Go through the material and copy each line in which the word "CMAX" shows up.

• **EXERCISE DATA**
········

**src/rtl/shmem_arbiter_pkg.sv**
```systemverilog
package shmem_arbiter_pkg;
  typedef enum logic [1:0] {
    GNT_IDLE  = 2'd0,
    GNT_FETCH = 2'd1,
    GNT_LOAD  = 2'd2,
    GNT_STORE = 2'd3
  } grant_e;
endpackage

```
**src/rtl/shmem_grant_logic.sv**
```systemverilog
module shmem_grant_logic
  import shmem_arbiter_pkg::*;
#(
  parameter int AW = 8,
  parameter int DW = 32
) (
  input  logic          f_valid,
  input  logic [AW-1:0] f_addr,
  input  logic          d_valid,
  input  logic          d_we,
  input  logic [AW-1:0] d_addr,
  input  logic [DW-1:0] d_wdata,
  output grant_e        grant,
  output logic          f_ready,
  output logic          collide,
  output logic          port_en,
  output logic          port_we,
  output logic [AW-1:0] port_addr,
  output logic [DW-1:0] port_wdata
);
  always_comb begin
    grant      = GNT_IDLE;
    port_en    = 1'b0;
    port_we    = 1'b0;
    port_addr  = f_addr;
    port_wdata = '0;
    if (d_valid) begin
      grant      = d_we ? GNT_STORE : GNT_LOAD;
      port_en    = 1'b1;
      port_we    = d_we;
      port_addr  = d_addr;
      port_wdata = d_wdata;
    end else if (f_valid) begin
      grant   = GNT_FETCH;
      port_en = 1'b1;
    end
  end

  assign f_ready = ~d_valid;
  assign collide = f_valid & d_valid;
endmodule

```
**src/rtl/shmem_resp_router.sv**
```systemverilog
module shmem_resp_router
  import shmem_arbiter_pkg::*;
#(
  parameter int               DW          = 32,
  parameter logic [DW-1:0]    BUBBLE_WORD = '0
) (
  input  logic          clk,
  input  logic          rst_n,
  input  grant_e        grant,
  input  logic          collide,
  input  logic [DW-1:0] rdata,
  output logic          f_rsp_valid,
  output logic [DW-1:0] f_rsp_data,
  output logic          d_rsp_valid,
  output logic [DW-1:0] d_rsp_data,
  output logic          bubble
);
  grant_e tag_q;
  logic   bubble_q;

  always_ff @(posedge clk) begin
    if (!rst_n) begin
      tag_q    <= GNT_IDLE;
      bubble_q <= 1'b0;
    end else begin
      tag_q    <= grant;
      bubble_q <= collide;
    end
  end

  assign f_rsp_valid = (tag_q == GNT_FETCH);
  assign d_rsp_valid = (tag_q == GNT_LOAD);
  assign f_rsp_data  = bubble_q ? BUBBLE_WORD : rdata;
  assign d_rsp_data  = rdata;
  assign bubble      = bubble_q;
endmodule

```
**src/rtl/shmem_stall_counter.sv**
```systemverilog
module shmem_stall_counter #(
  parameter int CW = 16
) (
  input  logic          clk,
  input  logic          rst_n,
  input  logic          inc,
  output logic [CW-1:0] count
);
  localparam logic [CW-1:0] CMAX = '1;
  logic [CW-1:0] cnt_q;

  always_ff @(posedge clk) begin
    if (!rst_n)                      cnt_q <= '0;
    else if (inc && (cnt_q != CMAX)) cnt_q <= cnt_q + 1'b1;
  end

  assign count = cnt_q;
endmodule

```
**src/rtl/shmem_arbiter.sv**
```systemverilog
module shmem_arbiter
  import shmem_arbiter_pkg::*;
#(
  parameter int            AW          = 8,
  parameter int            DW          = 32,
  parameter int            CW          = 16,
  parameter logic [DW-1:0] BUBBLE_WORD = '0
) (
  input  logic          clk,
  input  logic          rst_n,
  input  logic          if_req_valid,
  output logic          if_req_ready,
  input  logic [AW-1:0] if_addr,
  input  logic          dm_req_valid,
  output logic          dm_req_ready,
  input  logic          dm_we,
  input  logic [AW-1:0] dm_addr,
  input  logic [DW-1:0] dm_wdata,
  output logic          mem_en,
  output logic          mem_we,
  output logic [AW-1:0] mem_addr,
  output logic [DW-1:0] mem_wdata,
  input  logic [DW-1:0] mem_rdata,
  output logic          if_rsp_valid,
  output logic [DW-1:0] if_rsp_data,
  output logic          dm_rsp_valid,
  output logic [DW-1:0] dm_rsp_data,
  output logic          fetch_stall,
  output logic          id_bubble,
  output logic [CW-1:0] stall_count
);
  grant_e grant;
  logic   collide;

  shmem_grant_logic #(.AW(AW), .DW(DW)) u_grant (
    .f_valid    (if_req_valid),
    .f_addr     (if_addr),
    .d_valid    (dm_req_valid),
    .d_we       (dm_we),
    .d_addr     (dm_addr),
    .d_wdata    (dm_wdata),
    .grant      (grant),
    .f_ready    (if_req_ready),
    .collide    (collide),
    .port_en    (mem_en),
    .port_we    (mem_we),
    .port_addr  (mem_addr),
    .port_wdata (mem_wdata)
  );

  shmem_resp_router #(.DW(DW), .BUBBLE_WORD(BUBBLE_WORD)) u_route (
    .clk         (clk),
    .rst_n       (rst_n),
    .grant       (grant),
    .collide     (collide),
    .rdata       (mem_rdata),
    .f_rsp_valid (if_rsp_valid),
    .f_rsp_data  (if_rsp_data),
    .d_rsp_valid (dm_rsp_valid),
    .d_rsp_data  (dm_rsp_data),
    .bubble      (id_bubble)
  );

  shmem_stall_counter #(.CW(CW)) u_cnt (
    .clk   (clk),
    .rst_n (rst_n),
    .inc   (collide),
    .count (stall_count)
  );

  assign dm_req_ready = 1'b1;
  assign fetch_stall  = collide;
endmodule

```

········

• **THE ANSWER**
  localparam logic [CW-1:0] CMAX = '1;
    else if (inc && (cnt_q != CMAX)) cnt_q <= cnt_q + 1'b1;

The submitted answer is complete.